DIRECTIONS FOR THIS TASK – Report every line of the entries that contains the word "pulse".

____________________

## src/rtl/eirq_pkg.sv

```systemverilog
// Shared definitions for the filtered external interrupt block.
// Assumes: nothing beyond the IEEE 1800-2017 language.
package eirq_pkg;

    // Edge used to raise the interrupt request
    typedef enum logic {
        EDGE_RISE = 1'b0,
        EDGE_FALL = 1'b1
    } edge_sel_t;

    // Highest count a WIDTH-bit saturating counter may hold
    function automatic int unsigned sat_max(input int unsigned bits);
        return (1 << bits) - 1;
    endfunction

endpackage

```

## src/rtl/eirq_tick_gen.sv

```systemverilog
// Divides the system clock to a one-cycle sample tick every DIV clocks.
// Assumes: DIV >= 1. The tick is high on the last cycle of each period.
module eirq_tick_gen #(
    parameter int unsigned DIV = 1000
) (
    input  logic clk,
    input  logic rst_n,
    output logic tick
);
    localparam int unsigned W = (DIV > 1) ? $clog2(DIV) : 1;
    localparam logic [W-1:0] LAST = W'(DIV - 1);

    logic [W-1:0] cnt;

    // Free-running period counter
    always_ff @(posedge clk) begin
        if (!rst_n)          cnt <= '0;
        else if (cnt == LAST) cnt <= '0;
        else                 cnt <= cnt + 1'b1;
    end

    assign tick = (cnt == LAST);

    generate
        if (DIV > 1) begin : g_spacing
            // ticks are isolated single cycles when the divider exceeds 1
            a_r3_tick_isolated: assert property (@(posedge clk) disable iff (!rst_n)
                tick |=> !tick);
        end
    endgenerate

endmodule

```

## src/rtl/eirq_filter.sv

```systemverilog
// Synchronises the pin, applies polarity and filters it by sampling on the tick.
// The output level moves only once CONFIRM consecutive samples agree.
// Assumes: CONFIRM >= 2, tick is a single-cycle strobe.
module eirq_filter #(
    parameter int unsigned CONFIRM = 3
) (
    input  logic clk,
    input  logic rst_n,
    input  logic pin,
    input  logic pol_low,
    input  logic tick,
    output logic level
);
    logic [1:0]         sync_q;
    logic               cond;
    logic [CONFIRM-1:0] hist;
    logic [CONFIRM-1:0] hist_nx;

    // Two-flop synchroniser for the asynchronous pin
    always_ff @(posedge clk) begin
        if (!rst_n) sync_q <= 2'b00;
        else        sync_q <= {sync_q[0], pin};
    end

    assign cond    = sync_q[1] ^ pol_low;
    assign hist_nx = {hist[CONFIRM-2:0], cond};

    // Sample history and the debounced level, both advanced on the tick
    always_ff @(posedge clk) begin
        if (!rst_n) begin
            hist  <= '0;
            level <= 1'b0;
        end else if (tick) begin
            hist <= hist_nx;
            if (&hist_nx)       level <= 1'b1;
            else if (~|hist_nx) level <= 1'b0;
        end
    end

    // level moves only right after a tick
    a_r3_change_on_tick: assert property (@(posedge clk) disable iff (!rst_n)
        (level != $past(level)) |-> $past(tick));
    // a rise is backed by a full history of active samples
    a_r3_rise_confirmed: assert property (@(posedge clk) disable iff (!rst_n)
        $rose(level) |-> (&hist));
    // a fall is backed by a full history of inactive samples
    a_r3_fall_confirmed: assert property (@(posedge clk) disable iff (!rst_n)
        $fell(level) |-> (~|hist));

endmodule

```

## src/rtl/eirq_width_timer.sv

```systemverilog
// Counts sample ticks while the gate is open and latches the count when it closes.
// Assumes: gate changes only synchronously and tick is a single-cycle strobe.
module eirq_width_timer #(
    parameter int unsigned BITS = 8
) (
    input  logic            clk,
    input  logic            rst_n,
    input  logic            gate,
    input  logic            tick,
    output logic [BITS-1:0] width,
    output logic            ready
);
    import eirq_pkg::*;
    localparam logic [BITS-1:0] MAXV = BITS'(sat_max(BITS));

    logic [BITS-1:0] cnt;
    logic            gate_q;
    logic            g_rise;
    logic            g_fall;

    assign g_rise = gate & ~gate_q;
    assign g_fall = ~gate & gate_q;

    // Gate history for edge detection
    always_ff @(posedge clk) begin
        if (!rst_n) gate_q <= 1'b0;
        else        gate_q <= gate;
    end

    // Saturating tick counter, restarted when the gate opens
    always_ff @(posedge clk) begin
        if (!rst_n)                           cnt <= '0;
        else if (g_rise)                      cnt <= '0;
        else if (gate && tick && cnt != MAXV) cnt <= cnt + 1'b1;
    end

    // Result and ready flag, updated at the gate edges
    always_ff @(posedge clk) begin
        if (!rst_n) begin
            width <= '0;
            ready <= 1'b0;
        end else if (g_fall) begin
            width <= cnt;
            ready <= 1'b1;
        end else if (g_rise) begin
            ready <= 1'b0;
        end
    end

    // a full counter stays full
    a_r9_saturate: assert property (@(posedge clk) disable iff (!rst_n)
        (cnt == MAXV && !g_rise) |=> (cnt == MAXV));
    // the result moves only when the gate has just closed
    a_r8_latch_on_close: assert property (@(posedge clk) disable iff (!rst_n)
        (width != $past(width)) |-> $past(g_fall));
    // a new gated pulse clears ready
    a_r11_ready_clear: assert property (@(posedge clk) disable iff (!rst_n)
        g_rise |=> !ready);

endmodule

```

## src/rtl/ext_irq_filter.sv

```systemverilog
// Top level: filtered external interrupt with a gated pulse-width timer.
// Assumes: cfg_* inputs are quasi-static, and irq_ack is a one-cycle pulse.
module ext_irq_filter #(
    parameter int unsigned SAMPLE_DIV = 1000,
    parameter int unsigned CONFIRM    = 3,
    parameter int unsigned WIDTH_BITS = 8
) (
    input  logic                  clk,
    input  logic                  rst_n,
    input  logic                  pin,
    input  logic                  cfg_pol_low,
    input  logic                  cfg_edge_fall,
    input  logic                  cfg_irq_en,
    input  logic                  cfg_gate_en,
    input  logic                  irq_ack,
    output logic                  irq_req,
    output logic                  filt_level,
    output logic [WIDTH_BITS-1:0] width_val,
    output logic                  width_ready
);
    import eirq_pkg::*;

    logic      tick;
    logic      lvl_q;
    logic      edge_hit;
    edge_sel_t esel;

    eirq_tick_gen #(.DIV(SAMPLE_DIV)) u_tick (
        .clk   (clk),
        .rst_n (rst_n),
        .tick  (tick)
    );

    eirq_filter #(.CONFIRM(CONFIRM)) u_filt (
        .clk     (clk),
        .rst_n   (rst_n),
        .pin     (pin),
        .pol_low (cfg_pol_low),
        .tick    (tick),
        .level   (filt_level)
    );

    eirq_width_timer #(.BITS(WIDTH_BITS)) u_width (
        .clk   (clk),
        .rst_n (rst_n),
        .gate  (cfg_gate_en & filt_level),
        .tick  (tick),
        .width (width_val),
        .ready (width_ready)
    );

    assign esel = edge_sel_t'(cfg_edge_fall);

    // Previous filtered level, used for edge detection
    always_ff @(posedge clk) begin
        if (!rst_n) lvl_q <= 1'b0;
        else        lvl_q <= filt_level;
    end

    assign edge_hit = (esel == EDGE_FALL) ? (lvl_q & ~filt_level)
                                          : (filt_level & ~lvl_q);

    // Sticky request: an enabled edge wins over the acknowledge
    always_ff @(posedge clk) begin
        if (!rst_n)                       irq_req <= 1'b0;
        else if (cfg_irq_en && edge_hit)  irq_req <= 1'b1;
        else if (irq_ack)                 irq_req <= 1'b0;
    end

    // the request only rises while enabled
    a_r6_enable_gate: assert property (@(posedge clk) disable iff (!rst_n)
        $rose(irq_req) |-> $past(cfg_irq_en));
    // an acknowledge without an edge clears the request
    a_r7_ack_clears: assert property (@(posedge clk) disable iff (!rst_n)
        (irq_ack && !edge_hit) |=> !irq_req);
    // an enabled edge always leaves the request set
    a_r7_edge_wins: assert property (@(posedge clk) disable iff (!rst_n)
        (cfg_irq_en && edge_hit) |=> irq_req);
    // the request only rises after the filtered level has moved
    a_r5_edge_source: assert property (@(posedge clk) disable iff (!rst_n)
        $rose(irq_req) |-> (lvl_q != $past(lvl_q)));

endmodule

```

____________________

ANSWER AREA –
    // a new gated pulse clears ready
// Top level: filtered external interrupt with a gated pulse-width timer.
// Assumes: cfg_* inputs are quasi-static, and irq_ack is a one-cycle pulse.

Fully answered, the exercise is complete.